History and Guitar Legacy

Soundgarden emerged from Seattle in 1984 as a founding pillar of grunge, but their guitar work transcended that label. Kim Thayil brought dissonant, atonal approaches rooted in punk and psychedelia, while Chris Cornell contributed melodic, textural guitar parts. Their sound draws equally from Black Sabbath's crushing weight and Led Zeppelin's dynamic range, making them essential study for electric guitarists seeking depth beyond standard approaches.

Playing Style and Techniques

Kim Thayil's immediately recognizable style features angular, feedback-drenched riffs built on unusual intervals with a loose, improvised feel. He favors sustain and overtones over speed, letting notes ring into controlled feedback rather than pursuing flashy solos. His lead work is textural and sculptural rather than melodic, proving that heavy, inventive playing doesn't require speed. This approach liberates guitarists from conventional blues-scale soloing.

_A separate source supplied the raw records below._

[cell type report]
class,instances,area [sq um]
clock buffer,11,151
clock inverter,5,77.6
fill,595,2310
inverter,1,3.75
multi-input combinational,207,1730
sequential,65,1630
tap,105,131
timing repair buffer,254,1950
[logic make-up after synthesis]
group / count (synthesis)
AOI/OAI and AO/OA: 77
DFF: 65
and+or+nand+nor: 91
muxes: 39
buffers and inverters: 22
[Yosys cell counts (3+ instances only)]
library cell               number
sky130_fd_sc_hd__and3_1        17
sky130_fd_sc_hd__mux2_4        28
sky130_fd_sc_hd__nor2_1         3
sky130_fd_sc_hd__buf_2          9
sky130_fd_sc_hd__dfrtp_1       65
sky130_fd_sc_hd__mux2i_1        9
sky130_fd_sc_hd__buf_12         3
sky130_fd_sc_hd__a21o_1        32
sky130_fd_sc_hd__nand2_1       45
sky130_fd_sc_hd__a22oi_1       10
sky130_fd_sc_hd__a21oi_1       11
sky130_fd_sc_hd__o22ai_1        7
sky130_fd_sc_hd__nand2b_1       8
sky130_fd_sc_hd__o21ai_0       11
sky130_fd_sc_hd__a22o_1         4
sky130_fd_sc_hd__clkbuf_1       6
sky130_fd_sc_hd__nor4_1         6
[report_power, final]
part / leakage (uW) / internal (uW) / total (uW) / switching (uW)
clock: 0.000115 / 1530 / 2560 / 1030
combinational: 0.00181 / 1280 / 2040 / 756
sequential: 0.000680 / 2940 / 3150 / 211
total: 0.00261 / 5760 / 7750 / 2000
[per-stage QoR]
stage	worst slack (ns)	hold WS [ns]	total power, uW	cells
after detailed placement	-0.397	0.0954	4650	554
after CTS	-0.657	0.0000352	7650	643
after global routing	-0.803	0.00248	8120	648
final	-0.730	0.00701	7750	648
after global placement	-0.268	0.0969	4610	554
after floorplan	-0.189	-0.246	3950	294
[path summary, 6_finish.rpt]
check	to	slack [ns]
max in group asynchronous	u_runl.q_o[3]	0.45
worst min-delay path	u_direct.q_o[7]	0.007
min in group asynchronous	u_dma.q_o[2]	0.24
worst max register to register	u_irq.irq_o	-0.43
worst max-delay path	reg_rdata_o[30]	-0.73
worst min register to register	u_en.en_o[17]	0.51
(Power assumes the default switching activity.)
===== src/rtl/stack_push_pkg.sv =====
// Package: shared types for the stack push sequencer.
// Assumes: nothing beyond IEEE 1800-2017.
package stack_push_pkg;

    // Sequencer phases: idle, memory write (multi-cycle), local decrement.
    typedef enum logic [1:0] {
        PH_IDLE  = 2'd0,
        PH_WRITE = 2'd1,
        PH_DEC   = 2'd2
    } push_phase_t;

endpackage


===== src/rtl/push_data_regs.sv =====
// Module: push_data_regs
// Holds the two data registers and the 2:1 source multiplexer feeding
// the internal data bus. Assumes loads are synchronous and one at a time.
module push_data_regs #(
    parameter int DATA_W = 8
) (
    input  logic              clk,
    input  logic              rst_n,
    input  logic              ld_en,
    input  logic              ld_sel,
    input  logic [DATA_W-1:0] ld_data,
    input  logic              src_sel,
    output logic [DATA_W-1:0] bus_data
);

    localparam int NREG = 2;

    logic [DATA_W-1:0] regs_q [NREG];

    // One storage register per source, each with its own load decode.
    for (genvar g = 0; g < NREG; g++) begin : g_reg
        always_ff @(posedge clk) begin
            if (!rst_n) begin
                regs_q[g] <= '0;
            end else if (ld_en && (int'(ld_sel) == g)) begin
                regs_q[g] <= ld_data;
            end
        end
    end

    // Source multiplexer onto the data bus.
    always_comb begin
        bus_data = src_sel ? regs_q[1] : regs_q[0];
    end

endmodule
[src/rtl/mxds_pkg.sv]
package mxds_pkg;
    typedef enum logic [2:0] {
        PH_IDLE = 3'd0,
        PH_ADDR = 3'd1,
        PH_TURN = 3'd2,
        PH_DATA = 3'd3,
        PH_HOLD = 3'd4
    } phase_e;
endpackage

[src/rtl/mxds_seq.sv]
module mxds_seq
    import mxds_pkg::*;
#(
    parameter int AS_CYC  = 2,
    parameter int GAP_CYC = 1,
    parameter int DS_CYC  = 3
) (
    input  logic   clk,
    input  logic   rst_n,
    input  logic   req_valid,
    input  logic   req_write,
    output logic   req_ready,
    output phase_e phase,
    output logic   is_write,
    output logic   cap_en,
    output logic   done
);
    localparam int LEN_MAX = (AS_CYC > GAP_CYC) ?
                             ((AS_CYC > DS_CYC) ? AS_CYC : DS_CYC) :
                             ((GAP_CYC > DS_CYC) ? GAP_CYC : DS_CYC);
    localparam int CNT_W   = (LEN_MAX > 1) ? $clog2(LEN_MAX) : 1;

    typedef struct packed {
        phase_e           phase;
        logic [CNT_W-1:0] cnt;
        logic             wr;
        logic             done;
    } seq_t;

    seq_t q, d;
    logic last;

    assign last = (q.cnt == '0);

    always_comb begin
        d      = q;
        d.done = 1'b0;
        cap_en = 1'b0;
        case (q.phase)
            PH_IDLE: begin
                if (req_valid) begin
                    d.phase = PH_ADDR;
                    d.cnt   = CNT_W'(AS_CYC - 1);
                    d.wr    = req_write;
                end
            end
            PH_ADDR: begin
                if (last) begin
                    d.phase = PH_TURN;
                    d.cnt   = CNT_W'(GAP_CYC - 1);
                end else begin
                    d.cnt = q.cnt - 1'b1;
                end
            end
            PH_TURN: begin
                if (last) begin
                    d.phase = PH_DATA;
                    d.cnt   = CNT_W'(DS_CYC - 1);
                end else begin
                    d.cnt = q.cnt - 1'b1;
                end
            end
            PH_DATA: begin
                if (last) begin
                    if (q.wr) begin
                        d.phase = PH_HOLD;
                    end else begin
                        d.phase = PH_IDLE;
                        d.done  = 1'b1;
                        cap_en  = 1'b1;
                    end
                end else begin
                    d.cnt = q.cnt - 1'b1;
                end
            end
            PH_HOLD: begin
                d.phase = PH_IDLE;
                d.done  = 1'b1;
            end
            default: d.phase = PH_IDLE;
        endcase
    end

    always_ff @(posedge clk or negedge rst_n) begin
        if (!rst_n) begin
            q <= '{phase: PH_IDLE, cnt: '0, wr: 1'b0, done: 1'b0};
        end else begin
            q <= d;
        end
    end

    assign req_ready = (q.phase == PH_IDLE);
    assign phase     = q.phase;
    assign is_write  = q.wr;
    assign done      = q.done;
endmodule
**src/rtl/edge_irq_bank.sv**
```systemverilog
module edge_irq_bank #(
  parameter int NL = 23,
  parameter int AW = 3
) (
  input  logic          clk,
  input  logic          rst_n,
  input  logic [NL-1:0] line_in,
  input  logic          reg_we,
  input  logic [AW-1:0] reg_addr,
  input  logic [NL-1:0] reg_wdata,
  output logic [NL-1:0] reg_rdata,
  output logic          irq_req
);
  localparam logic [AW-1:0] A_ENA  = AW'(0);
  localparam logic [AW-1:0] A_RISE = AW'(1);
  localparam logic [AW-1:0] A_FALL = AW'(2);
  localparam logic [AW-1:0] A_SW   = AW'(3);
  localparam logic [AW-1:0] A_PEND = AW'(4);

  logic [NL-1:0] s1, s2, s3;
  logic [NL-1:0] ena, rsel, fsel, pend;
  logic [NL-1:0] hit, sw_set, clr;

  always_ff @(posedge clk or negedge rst_n)
    if (!rst_n) begin
      s1 <= '0; s2 <= '0; s3 <= '0;
    end else begin
      s1 <= line_in; s2 <= s1; s3 <= s2;
    end

  assign hit    = ((s2 & ~s3 & rsel) | (~s2 & s3 & fsel)) & ena;
  assign sw_set = (reg_we && reg_addr == A_SW)   ? reg_wdata : '0;
  assign clr    = (reg_we && reg_addr == A_PEND) ? reg_wdata : '0;

  always_ff @(posedge clk or negedge rst_n)
    if (!rst_n) begin
      ena <= '0; rsel <= '0; fsel <= '0; pend <= '0;
    end else begin
      if (reg_we && reg_addr == A_ENA)  ena  <= reg_wdata;
      if (reg_we && reg_addr == A_RISE) rsel <= reg_wdata;
      if (reg_we && reg_addr == A_FALL) fsel <= reg_wdata;
      pend <= (pend & ~clr) | hit | sw_set;
    end

  always_comb
    case (reg_addr)
      A_ENA:   reg_rdata = ena;
      A_RISE:  reg_rdata = rsel;
      A_FALL:  reg_rdata = fsel;
      A_PEND:  reg_rdata = pend;
      default: reg_rdata = '0;
    endcase

  assign irq_req = |(pend & ena);
endmodule


```
**config.mk**
```make
export PLATFORM = sky130hd
export DESIGN_NAME = edge_irq_bank
export DESIGN_NICKNAME = d
export VERILOG_FILES = /design/src/rtl/edge_irq_bank.sv
export SDC_FILE = /design/constraint.sdc
export NUM_CORES = 1
export LEC_CHECK = 0
export BUFFER_PORTS_ARGS = -buffer_cell sky130_fd_sc_hd__buf_2
export CORE_AREA = 10 10 172 126
export CTS_CLUSTER_DIAMETER = 120
export DETAILED_ROUTE_END_ITERATION = 7
export DIE_AREA = 0 0 182 136
export GPL_ROUTABILITY_DRIVEN = 0
export PLACE_DENSITY = 0.49
export SETUP_SLACK_MARGIN = 0.02
export SYNTH_ARGS = -nofsm -noshare
export SYNTH_HDL_FRONTEND = slang
export SYNTH_SLANG_ARGS = --single-unit
```
**constraint.sdc**
```tcl
create_clock -name clk -period 3.41 [get_ports clk]
set_input_delay 0.341 -clock clk [delete_from_list [all_inputs] [get_ports clk]]
set_output_delay 0.341 -clock clk [all_outputs]
set_load 0.02 [all_outputs]
```
==> impl_metrics.yaml, run 1 <==
clock_network:
  postCtsSetupBuffers: 0
  clk_pin_slew_ps: 70
  cts_tree: "built"
  cts_made_buffers: 17
  cts_resized: 0
  cts_hold_buf: 4
  cts_root_buf: "clkbuf_16"
  clockBufferDepth: 2
  cts-htree-levels: 4
  clock_sinks: 161
  insertion_delay_ps: 420
cells_and_area:
  multiInputGateArea_sq_um: 2200
  area_growth_pct: 22.0
  finalNonFillerCells: 782
  post_route_cells_drive_above_1_share: 0.354
  fin_util: 0.416
  diodes: 0
  final_common_cell: "dfrtp_1"
  area.sequential_sq_um: 4030
  num-nets-final: 579
  fillers: 1712
  final_cell_mix: "dfrtp_1 (161), buf_2 (74), mux2_2 (66), a221o_1 (46)"
route:
  viasPerCell: 5.27
  drt_iter0_drc: 302
  firstDrtPassIters: 4
  wirelength_um: 15900
  ant_nets: 0
  num_vias: 4121
  drcViolationCount: 0
  wl_per_cell_um: 20.3
timing:
  setup-tns-final_ps: 0
  setup_viol: 0
  max_freq_mhz: 409
  rsz0062_at_grt: "false"
  worstMarginPinSlew_ps: 630
  drv_slew: 0
  fin_skew_ps: 4.97
  hold_viol: 0
  max-slew-margin-rel: 0.580
  min_period_over_period: 0.717
  final.min_clock_period_ps: 2440
floorplanning:
  fp-row-count: 42
  core_region_area_sq_um: 18400
  dieArea_sq_um: 24800
  pin_count: 76
  die_y_um: 136
  fp.dieW_um: 182
  start_util: 0.341
min_path:
  hp-class: "in2reg"
global_routing:
  first_global_vias: 4451
  grt_pass1_wl_um: 25300
  grt_max_degree: 67
  antenna_found_initial: 0
  grt_usage: 0.131
  gr-total-overflow: 0
synth:
  synth_area_sq_um: 6290
  synth_warnings: 0
  avgSynthCellArea_sq_um: 14.4
  synthTopCellsByArea: "dfrtp_1 (64%), mux2_2 (12%), a221o_1 (7.3%)"
  synth_nets: 489
  synth-seq-cells: 161
  yosysUniqueCellTypes: 25
  synth_area_leader_cell: "dfrtp_1"
  synth_cells: 437
  ys_seq_area_frac: 0.640
  synth.top_cell.area_share: 0.640
power:
  irDropWorstVdd_mv: 0.325
  power_w: 0.00516
  p_per_area_nw_per_um2: 672
  leakage_nw: 3.30
run_status:
  status: "completed"
worst_setup_path:
  worst-path-buf-inv: 1
  slowest_stage: "dfrtp_1"
  worstPathArrival_ps: 2100
  critPathRequiredTime_ps: 3070
  critical_path.max_fanout: 4
  startpoint_type: "flip-flop"
  critical_path_class: "reg2out"
  cpPeakStageDelay_ps: 410
  path_cells: "a22o_1, a221oi_1, nand3_1, or3_1, buf_2"
  crit_path_end_kind: "output port"
  critical-path-top-delay-family: "simple AND/OR/NAND/NOR gates"
placed_design:
  dp_hpwl_um: 10300
  dpl.cell_count: 746
  io_buffers: 75
run:
  maxCapViolations: 0
-- metrics by stage --
step                instance area (sq um)  hold WS [ps]  setup WS, ps
global placement                     7030           332          1180
floorplan                            6290          45.4          1670
finish                               7680          18.0           965
detailed placement                   7030           335          1160
CTS                                  7680         0.480           853
global route                         7680          1.84           781
-- cell families (layout without fill, tap and decap cells) --
kind of cell    Yosys count  in the layout  share of synthesized area
buf+inv                  20            123                     0.0147
compound gates          126            126                      0.165
flops                   161            161                      0.640
simple gates             61             61                     0.0569
mux                      69             69                      0.123
-- state kept, by name, summed over array words and instances, names as in the netlist --
name,count
ena,23
fsel,23
pend,23
rsel,23
s1,23
s2,23
s3,23
-- synthesized netlist by cell type --
| master | number |
|---|---|
| a21boi_0 | 23 |
| a221o_1 | 46 |
| a221oi_1 | 1 |
| a222oi_1 | 1 |
| a22o_1 | 24 |
| a22oi_1 | 8 |
| and2_0 | 1 |
| and2_1 | 2 |
| buf_2 | 8 |
| buf_4 | 2 |
| clkbuf_1 | 10 |
| dfrtp_1 | 161 |
| mux2_1 | 3 |
| mux2_2 | 66 |
| nand2_1 | 24 |
| nand2b_1 | 1 |
| nand3_1 | 2 |
| nand3b_1 | 23 |
| nand4_1 | 1 |
| nor2_1 | 2 |
| nor3_2 | 2 |
| nor3b_1 | 1 |
| nor3b_2 | 1 |
| o21ai_0 | 23 |
| or3_1 | 1 |
-- power breakdown --
part,leakage (nW),internal (W),switching (W)
registers,1.86,0.00221,0.000262
clock network,0.296,0.00116,0.000802
logic,1.14,0.000387,0.000338
total,3.30,0.00376,0.00140
-- layout make-up --
type / count / area share
sequential: 161 / 0.525
multi-input combinational: 256 / 0.287
timing repair buffer: 91 / 0.0699
clock buffer: 17 / 0.0554
tap: 242 / 0.0394
clock inverter: 15 / 0.0240
-- worst reg2reg max path, stage by stage, from the launching register on --
cell	delay, ps
dfrtp_1	410
nand3b_1	90
o21ai_0	130
a221o_1	320
-- metal layers --
layer / GRT usage / vias to the layer above / wire length, um
met5: 0 / - / 0
met4: 0.0586 / 0 / 306
met2: 0.205 / 89 / 7340
met1: 0.169 / 2145 / 7570
li1: - / 1863 / -
met3: 0.0319 / 24 / 688
-- final timing paths --
path,startpoint,endpoint,slack [ps],depth (start not counted)
setup / recovery,ena[6]$_DFFE_PN0P_,irq_req,970,5
hold / removal,line_in[16],s1[16]$_DFF_PN0_,20,1
setup reg to reg,fsel[9]$_DFFE_PN0P_,pend[9]$_DFF_PN0_,2350,3
hold reg to reg,s1[17]$_DFF_PN0_,s2[17]$_DFF_PN0_,350,0
max in group asynchronous,rst_n,ena[1]$_DFFE_PN0P_,1960,3
min in group asynchronous,rst_n,s2[0]$_DFF_PN0_,500,2
Note: power is estimated with default switching activity, not from simulation.
==> inputs of run 2 (changes only) <==
--- a/config.mk
+++ b/config.mk
@@ -5,13 +5,14 @@
 export SDC_FILE = /design/constraint.sdc
 export NUM_CORES = 1
 export LEC_CHECK = 0
+export ABC_AREA = 1
 export BUFFER_PORTS_ARGS = -buffer_cell sky130_fd_sc_hd__buf_2
-export CORE_AREA = 10 10 172 126
+export CORE_AREA = 10 10 178 130
 export CTS_CLUSTER_DIAMETER = 120
 export DETAILED_ROUTE_END_ITERATION = 7
-export DIE_AREA = 0 0 182 136
+export DIE_AREA = 0 0 188 140
 export GPL_ROUTABILITY_DRIVEN = 0
-export PLACE_DENSITY = 0.49
+export PLACE_DENSITY = 0.51
 export SETUP_SLACK_MARGIN = 0.02
 export SYNTH_ARGS = -nofsm -noshare
 export SYNTH_HDL_FRONTEND = slang
==> constraint.sdc (replaced) <==
create_clock -name clk -period 2.1 [get_ports clk]
set_input_delay 0.21 -clock clk [delete_from_list [all_inputs] [get_ports clk]]
set_output_delay 0.21 -clock clk [all_outputs]
set_load 0.02 [all_outputs]
==> run 2 against run 1 <==
Non-clock buffer count increased by 27. Cell count up 52%. Clock power is 54% higher. Clock-buffer cell count is 1 higher. Clock skew up 9.1 ps. Register-to-register slack lost 1100 ps.
==> impl_metrics.yaml, run 2 <==
run_status:
  status: "completed"
floorplanning:
  core_region_area_sq_um: 19600
  fp.dieW_um: 188
  start_util: 0.348
  die_y_um: 140
  pin_count: 76
  dieArea_sq_um: 26300
  fp-row-count: 43
synth:
  ys_seq_area_frac: 0.591
  synth.most_common_cell: "nand2_1"
  yosysUniqueCellTypes: 18
  synth_area_sq_um: 6810
  synth.top_cell.area_share: 0.591
  synth_warnings: 0
  synth-seq-cells: 161
  ys.flop_type: "dfrtp_1"
  synthTopCellsByCount: "nand2_1 (312), dfrtp_1 (161), inv_1 (94), o21ai_1 (50), o21ai_0 (42)"
  synth_cells: 799
  synth_area_leader_cell: "dfrtp_1"
  synth-edff-count: 0
  synthTopCellsByArea: "dfrtp_1 (59%), nand2_1 (17%), inv_1 (5.2%)"
  synth_nets: 851
  avgSynthCellArea_sq_um: 8.53
  ys_async_sr_fraction: 1.00
timing:
  setup-tns-final_ps: 0
  final.min_clock_period_ps: 1810
  worstMarginPinSlew_ps: 410
  max_freq_mhz: 551
  fin_hold_ws_ps: 18.3
  hold_viol: 0
  max-slew-margin-rel: 0.727
  fin_skew_ps: 14.1
  rsz0062_at_grt: "false"
  drv_slew: 0
  min_period_over_period: 0.864
  setup_viol: 0
power:
  irDropWorstVdd_mv: 0.534
  p_per_area_nw_per_um2: 947
  leakage_nw: 4.20
route:
  drcViolationCount: 0
  viasPerCell: 4.56
  drt_iter0_drc: 391
  num_vias: 5424
  wl_per_cell_um: 15.6
  ant_nets: 0
  wirelength_um: 18600
  firstDrtPassIters: 4
clock_network:
  cts_made_buffers: 17
  insertion_delay_ps: 440
  cts_resized: 0
  cts_hold_buf: 24
  clock_sinks: 161
  clockBufferDepth: 2
  postCtsSetupBuffers: 0
  cts_tree: "built"
  cts-htree-levels: 4
  clk_pin_slew_ps: 70
  cts_root_buf: "clkbuf_16"
global_routing:
  antenna_found_initial: 1
  grt_pass1_wl_um: 30100
  grt_max_degree: 50
  grt_usage: 0.145
  first_global_vias: 5302
  gr-total-overflow: 0
worst_setup_path:
  crit_top_cell: "nand2_1"
  path_cells: "nand2_1, nand2_1, nor2_1, nand2_1, nor2_1, nand2_1, buf_2"
  worst-path-buf-inv: 1
  critical_path_class: "reg2out"
  path_depth: 7
  critical-path-top-delay-family: "simple AND/OR/NAND/NOR gates"
  cpPeakStageDelay_ps: 420
  startpoint_type: "flip-flop"
  crit_path_end_kind: "output port"
  slowest_stage: "dfrtp_1"
  rr_worst_depth: 3
  worstPathArrival_ps: 1600
  critPathRequiredTime_ps: 1890
  critical_path.max_fanout: 4
cells_and_area:
  final_cell_mix: "nand2_1 (312), dfrtp_1 (161), inv_1 (94), buf_2 (74), o21ai_1 (50)"
  post_route_cells_drive_above_1_share: 0.147
  num-nets-final: 958
  fillers: 2008
  area.sequential_sq_um: 4030
  final_common_cell: "nand2_1"
  area_growth_pct: 23.7
  multiInputGateArea_sq_um: 2300
  diodes: 0
run:
  maxCapViolations: 0
min_path:
  hp-class: "in2reg"
  whs_path_depth: 3
placed_design:
  io_buffers: 75
  dp_hpwl_um: 12100
[run 2: worst reg2reg max path, cell delays in order (launching register included)]
cell	delay, ps
dfrtp_1	410
a21oi_1	150
nand3b_1	130
nand3_1	80
[run 2: cell families (layout without fill, tap and decap cells)]
family | Yosys count | count (layout) | synth area share
AO/OA/AOI/OAI | 115 | 115 | 0.0845
flip-flops | 161 | 161 | 0.591
buffers and inverters | 125 | 245 | 0.0722
AND/OR/NAND/NOR | 398 | 398 | 0.252
[run 2: cell type report]
type / instances / area share
clock inverters: 14 / 0.0157
flip-flops and latches: 161 / 0.478
well taps: 270 / 0.0401
repair buffers: 118 / 0.0996
inverters: 95 / 0.0423
multi-input cells: 513 / 0.272
clock buffers: 18 / 0.0521
[run 2: final timing paths]
check / start / to / slack (ps)
max: ena[11]$_DFFE_PN0P_ / irq_req / 290
min: reg_wdata[18] / pend[18]$_DFF_PN0_ / 20
max reg2reg: s2[2]$_DFF_PN0_ / pend[2]$_DFF_PN0_ / 1220
min reg2reg: s1[7]$_DFF_PN0_ / s2[7]$_DFF_PN0_ / 340
max in group asynchronous: rst_n / pend[5]$_DFF_PN0_ / 1140
min in group asynchronous: rst_n / s1[0]$_DFF_PN0_ / 270
[run 2: report_power, final]
part	leakage [nW]	internal, W	switching (W)
logic	2.03	0.000447	0.000658
registers	1.90	0.00351	0.000356
clock network	0.279	0.00168	0.00133
[run 2: layer usage]
metal  track usage  up-vias  part of all wire
li1              -     2753                 -
met4        0.0420        2            0.0087
met1         0.204     2552              0.51
met5             0        -           0.00070
met3        0.0372       16             0.045
met2         0.214      101              0.44
[run 2: stage by stage]
stage | setup slack (ps) | cell area (sq um) | utilization | total power (W) | cells
after global placement | 578 | 7620 | 0.389 | 0.00499 | 1133
after floorplan | 681 | 6810 | - | 0.00450 | 799
after detailed placement | 572 | 7620 | 0.389 | 0.00501 | 1133
after CTS | 231 | 8430 | 0.430 | 0.00808 | 1189
after global routing | 171 | 8430 | 0.430 | 0.00845 | 1189
final | 285 | 8430 | 0.430 | 0.00798 | 1189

Why Guitarists Study Soundgarden

Soundgarden's catalog teaches relentless use of alternate and dropped tunings combined with heavy riffing that breaks conventional patterns. Their songs demonstrate how dissonance becomes massive and compelling. Learning their material expands playing beyond power chords and pentatonic boxes, revealing new harmonic possibilities and textural approaches that develop a guitarist's overall musicality and sonic vocabulary significantly.

Difficulty and Learning Path

Soundgarden sits at intermediate level with advanced challenges. Riffs aren't speed focused but demand proficiency with alternate tunings like Drop D, DADGAD, and CGCGGE, plus odd time signatures such as 7/4 in 'Outshined'. Tight palm muting, disciplined downpicking, unconventional power chord voicings, and comfort with dissonance are essential. Mastering these skills deeply rewards players and genuinely levels up overall ability.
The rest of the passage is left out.